Много случаев исцеления перебрал я в своей памяти, и ни один из них не помог мне в моей попытке вновь отыскать бога и вернуть былую веру.
Помню, с каким восторгом рассказывали друг другу верующие об исцелении жителя Запорожья Якова Кобылинского. Слух об этом случае чудотворения разнесся чуть ли не по всем общинам наших единоверцев. И чем дальше, тем сильнее то, что говорили об этом исцелении верующие, не походило на то, что произошло на самом деле. Больше того, сам «брат» Яков после объяснений проповедников безоговорочно уверовал в чудесный характер своего выздоровления.
А началось все с того, что в 1972 году у него произошло обострение болезни почек. Казалось бы, в полном соответствии с законами вероучения Кобылинский должен был бы положиться на божью волю и на чудотворцев. Ведь сказано в книге «Притчей Соломоновых»: «...кого любит господь, того наказывает...» Если следовать вероучению, то «брат» Яков не должен был бы противиться божьему наказанию. Но когда грянула беда, он, как и большинство моих единоверцев, сразу же забыл и о молитве как самом надежном способе исцеления, и о чудотворцах и конечно же обратился к врачам. «Скорая помощь» в тяжелом состоянии доставила его в урологическое отделение городской больницы. Однако единоверцы Якова не сочли его поступок противоречащим вероучению,— ведь и сами они, серьезно заболев, обращались не только и не столько к молитвам, сколько к врачам.

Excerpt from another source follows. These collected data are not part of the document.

Background: an optimization exercise with open tools, aiming at small area, a short achievable clock period and few clock cycles. Do not read the settings as production practice. Power and IR drop assume default switching activity.

lane 3:
==> module pecf_tx, before the edit <==
module pecf_tx (
    input  wire       clk,
    input  wire       rst,
    input  wire       tx_valid,
    input  wire [7:0] tx_data,
    input  wire       tx_last,
    output wire       tx_ready,
    output wire       out_valid,
    output wire [7:0] out_data,
    input  wire       out_ready
);
    localparam [14:0] SEED = 15'h0010;
    reg         pec_hi;      
    reg         pec_lo;      
    reg  [14:0] rem;
    wire        pay = !(pec_hi || pec_lo);
    wire [14:0] rem_next;
    assign out_valid = pay ? tx_valid : 1'b1;
    assign out_data  = pay ? tx_data  : rem[14:7];
    assign tx_ready  = pay && out_ready;
    wire take = out_valid && out_ready;
    pecf_step u_step (
        .rem_in  (rem),
        .data    (out_data),
        .rem_out (rem_next)
    );
    always @(posedge clk) begin
        if (rst) begin
            pec_hi <= 1'b0;
            pec_lo <= 1'b0;
            rem    <= SEED;
        end else if (take) begin
            pec_hi <= pay && tx_last;
            pec_lo <= pec_hi;
            rem    <= pec_lo ? SEED : rem_next;
        end
    end
endmodule
==> module pecf_rx, before the edit <==
module pecf_rx (
    input  wire        clk,
    input  wire        rst,
    input  wire        rx_start,
    input  wire        rx_valid,
    input  wire [7:0]  rx_data,
    input  wire [22:0] noise_floor_uv,
    output reg         blk_valid,
    output reg  [3:0]  blk_dev,
    output wire [15:0] blk_code0,
    output wire [15:0] blk_code1,
    output wire [15:0] blk_code2,
    output wire        blk_pec_ok,
    output wire        pec_err,
    output wire [22:0] blk_uv0,
    output wire [22:0] blk_uv1,
    output wire [22:0] blk_uv2
);
    localparam [14:0] SEED = 15'h0010;
    reg  [2:0]  pos;         
    reg  [14:0] rem;
    reg  [47:0] payload;     
    reg         err;         
    reg  [20:0] x_top, x_mid, x_bot;   
    wire [14:0] rem_next;
    pecf_step u_step (
        .rem_in  ((pos == 3'd0) ? SEED : rem),
        .data    (rx_data),
        .rem_out (rem_next)
    );
    assign blk_code0  = payload[15:0];
    assign blk_code1  = payload[31:16];
    assign blk_code2  = payload[47:32];
    assign blk_pec_ok = (rem == 15'd0);
    assign pec_err    = err || !blk_pec_ok;
    wire [22:0] top_uv;
    pecf_scale u_scale (.code(blk_code2), .uv(top_uv));
    wire [20:0] x_clamped = ({x_top, 2'b00} < noise_floor_uv) ? 21'd0 : x_top;
    assign blk_uv0 = {x_bot, 2'b00};
    assign blk_uv1 = {x_mid, 2'b00};
    assign blk_uv2 = {x_top, 2'b00};
    always @(posedge clk) begin
        if (rx_valid) begin
            rem <= rem_next;
            if (!(pos[2] && pos[1]))
                payload <= {rx_data, payload[47:8]};
        end
        if (pos != 3'd0 && pos != 3'd1)
            x_top <= pos[0] ? x_clamped : top_uv[22:2];
        if (rx_valid && (pos == 3'd3 || pos == 3'd5)) begin
            x_mid <= x_clamped;
            x_bot <= x_mid;
        end
    end
    always @(posedge clk) begin
        blk_valid <= rx_valid && (pos == 3'd7);
        if (rst || rx_start) begin
            pos     <= 3'd0;
            blk_dev <= 4'd0;
            err     <= 1'b0;
        end else begin
            if (rx_valid)
                pos <= pos + 3'd1;
            if (blk_valid) begin
                blk_dev <= blk_dev + 4'd1;
                if (!blk_pec_ok)
                    err <= 1'b1;
            end
        end
    end
endmodule
==> flow/config.mk <==
export PLATFORM = sky130hd
export DESIGN_NAME = pecf_link
export DESIGN_NICKNAME = pecf_link
export VERILOG_FILES = /design/flow/design.v
export SDC_FILE = /design/flow/constraint.sdc
export NUM_CORES = 4
export LEC_CHECK = 0
export CAP_MARGIN = 20
export CORE_MARGIN = 2
export CORE_UTILIZATION = 55
export CTS_BUF_LIST = sky130_fd_sc_hd__clkbuf_8
export SLEW_MARGIN = 20
==> flow/constraint.sdc <==
create_clock -name core_clock -period 9.0 [get_ports {clk}]
set_input_delay 1.8000 -clock core_clock [delete_from_list [all_inputs] [get_ports {clk}]]
set_output_delay 1.8000 -clock core_clock [all_outputs]
set_load 0.01 [all_outputs]
standard.sh (not shown) runs the stock make flow with config.mk's settings and CLKGATE_MAP_FILE= SYNTH_SCRIPT=/design/flow/synth_recipe.tcl, a recipe that flattens the netlist after the stock synthesis.
==> flow/flow/run.sh <==
#!/bin/bash
# The standard layout, except that the port buffers are made as the smallest
# buffer cell (buf_1) instead of the resizer's default pick; the repair steps
# still resize them where timing or slew asks for it.
set -euo pipefail
cd "$(dirname "$0")/.."
bash standard.sh BUFFER_PORTS_ARGS="-buffer_cell sky130_fd_sc_hd__buf_1" finish > standard_flow.log 2>&1
The inputs of lane 2 differ from those of lane 3 as listed below.
-- flow/design.v --
<<< lane 3, line 39
    reg         pec_lo;      
    reg  [14:0] rem;
    wire        pay = !(pec_hi || pec_lo);
    wire [14:0] rem_next;
    assign out_valid = pay ? tx_valid : 1'b1;
    assign out_data  = pay ? tx_data  : rem[14:7];
    assign tx_ready  = pay && out_ready;
    wire take = out_valid && out_ready;
    pecf_step u_step (
        .rem_in  (rem),
        .data    (out_data),
        .rem_out (rem_next)
    );
>>> lane 2, line 39
    reg         pec_lo;      
    reg  [14:0] rem;
    reg         obuf_valid;  
    reg  [7:0]  obuf_data;
    reg         spare_valid;
    reg  [7:0]  spare_data;
    wire        pay   = !(pec_hi || pec_lo);
    wire        f_valid = pay ? tx_valid : 1'b1;
    wire [7:0]  f_data  = pay ? tx_data  : rem[14:7];
    wire        f_take  = f_valid && !spare_valid;
    wire [14:0] rem_next;
    assign tx_ready  = pay && !spare_valid;
    assign out_valid = obuf_valid;
    assign out_data  = obuf_data;
    wire obuf_free = !obuf_valid || out_ready;
    pecf_step u_step (
        .rem_in  (rem),
        .data    (f_data),
        .rem_out (rem_next)
    );
<<< lane 3, line 55
            pec_lo <= 1'b0;
            rem    <= SEED;
        end else if (take) begin
            pec_hi <= pay && tx_last;
            pec_lo <= pec_hi;
            rem    <= pec_lo ? SEED : rem_next;
        end
    end
>>> lane 2, line 62
            pec_lo <= 1'b0;
            rem    <= SEED;
        end else if (f_take) begin
            pec_hi <= pay && tx_last;
            pec_lo <= pec_hi;
            rem    <= pec_lo ? SEED : rem_next;
        end
    end
    always @(posedge clk) begin
        if (obuf_free)
            obuf_data <= spare_valid ? spare_data : f_data;
        if (!obuf_free && !spare_valid)
            spare_data <= f_data;
        if (rst) begin
            obuf_valid  <= 1'b0;
            spare_valid <= 1'b0;
        end else if (obuf_free) begin
            obuf_valid  <= spare_valid || f_valid;
            spare_valid <= 1'b0;
        end else begin
            spare_valid <= spare_valid || f_valid;
        end
    end
<<< lane 3, line 85
    reg  [47:0] payload;     
    reg         err;         
    reg  [20:0] x_top, x_mid, x_bot;   
    wire [14:0] rem_next;
    pecf_step u_step (
>>> lane 2, line 107
    reg  [47:0] payload;     
    reg         err;         
    reg  [20:0] x_top;           
    reg  [20:4] x_mid, x_bot;    
    reg         low_mid, low_bot;
    wire [14:0] rem_next;
    pecf_step u_step (
<<< lane 3, line 99
    wire [22:0] top_uv;
    pecf_scale u_scale (.code(blk_code2), .uv(top_uv));
    wire [20:0] x_clamped = ({x_top, 2'b00} < noise_floor_uv) ? 21'd0 : x_top;
    assign blk_uv0 = {x_bot, 2'b00};
    assign blk_uv1 = {x_mid, 2'b00};
    assign blk_uv2 = {x_top, 2'b00};
    always @(posedge clk) begin
>>> lane 2, line 123
    wire [22:0] top_uv;
    pecf_scale u_scale (.code(blk_code2), .uv(top_uv));
    wire        x_low     = ({x_top, 2'b00} < noise_floor_uv);
    wire [20:0] x_clamped = x_low ? 21'd0 : x_top;
    function [3:0] x25_low (input [3:0] c);
        x25_low = {c[3] ^ c[0], c[2:0]};
    endfunction
    assign blk_uv0 = {x_bot, low_bot ? 4'd0 : x25_low(blk_code0[3:0]), 2'b00};
    assign blk_uv1 = {x_mid, low_mid ? 4'd0 : x25_low(blk_code1[3:0]), 2'b00};
    assign blk_uv2 = {x_top, 2'b00};
    always @(posedge clk) begin
<<< lane 3, line 109
                payload <= {rx_data, payload[47:8]};
        end
        if (pos != 3'd0 && pos != 3'd1)
            x_top <= pos[0] ? x_clamped : top_uv[22:2];
        if (rx_valid && (pos == 3'd3 || pos == 3'd5)) begin
            x_mid <= x_clamped;
            x_bot <= x_mid;
        end
    end
>>> lane 2, line 137
                payload <= {rx_data, payload[47:8]};
        end
        x_top <= pos[0] ? x_clamped : top_uv[22:2];
        if (rx_valid && (pos == 3'd3 || pos == 3'd5)) begin
            x_mid   <= x_clamped[20:4];
            low_mid <= x_low;
            x_bot   <= x_mid;
            low_bot <= low_mid;
        end
    end
--- outcome ---
Lane 2 finished end to end and its layout was clean on timing, DRC and antenna. Lane 2 ends up with lower number of enable flip-flop cells after synthesis than lane 3 does. Area after synthesis in lane 2 is 5.1% higher than in lane 3. From lane 3 to lane 2 the numbers moved as follows: part of the total power dissipated in combinational logic +3.1 points; placed standard-cell area +4.4%; mean instance size in the synthesized netlist ~0 delta. Row synthesized cell count: lane 2 higher / lane 3 lower. Lane 3 has a lower global-route usage than lane 2. The fraction of the mapped netlist area in adder cells of lane 2 falls short of that of lane 3 by 0.51 points. Any difference in sequential portion of the cell area between lane 3 and lane 2 is small enough to ignore. Lane 2 vs. lane 3: total detailed-routing wirelength went up by about 9%, slack of the critical path rose by 0.34 ns.
No functional check of the RTL was part of any run of this note.

==> separate check: timing with driven ports <==
How much do the figures lean on ideal ports? The routed layouts below were timed once more, with nothing changed but the port constraints. Step 1: set_driving_cell puts a clkbuf_16 on clk and a buf_2 on each other input, an assumption about the parent block. Step 2 adds t to the input delays and takes it off the output delays; t is the mean of the earliest and latest rising clock arrival at the registers after step 1. Input paths then give back, and output paths get back, about the clock's delay inside the block. Slacks: no drivers / after step 1 / after step 2; pairs: no drivers / after step 1.
run | t, ns | setup slack, ns | worst register clock-pin slew, ns
lane 3 | 0.486 | 4.821 / 4.833 / 4.348 | 0.09 / 0.09
lane 2 | 0.489 | 5.158 / 5.122 / 4.850 | 0.10 / 0.10
After both steps every run listed still meets setup and hold. For lane 3, which loses most, drivers alone change the setup slack by +0.012 ns; drivers and shift together by -0.473 ns.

В общине был объявлен пост с молитвой об исцелении «брата» Якова. Но ни пост, ни молитва не помогали. Кобылинский по-прежнему находился в тяжелом состоянии. Тогда из Прибалтики пригласили исцелителей, которые слыли знаменитыми чудотворцами. Но и прибалтийские чудотворцы оказались бессильными. Чуда не происходило, и в общине поднялся ропот. Одни считали, что чудотворцы молятся без усердия, другие говорил и, что «брат» Яков, видно, сильно согрешил передгосподом, третьи начали сомневаться и в даре чудотворцев, и в даре чудотворения вообще. Надо было срочно как-то спасать положение, и пророк Прохоренко из деревни Кислычеватая Томаковского района изрек, что бог, мол, не посылает «брату» Якову исцеления потому, что он, находясь в больнице, молится не на коленях, а лежа в постели и укрывшись одеялом.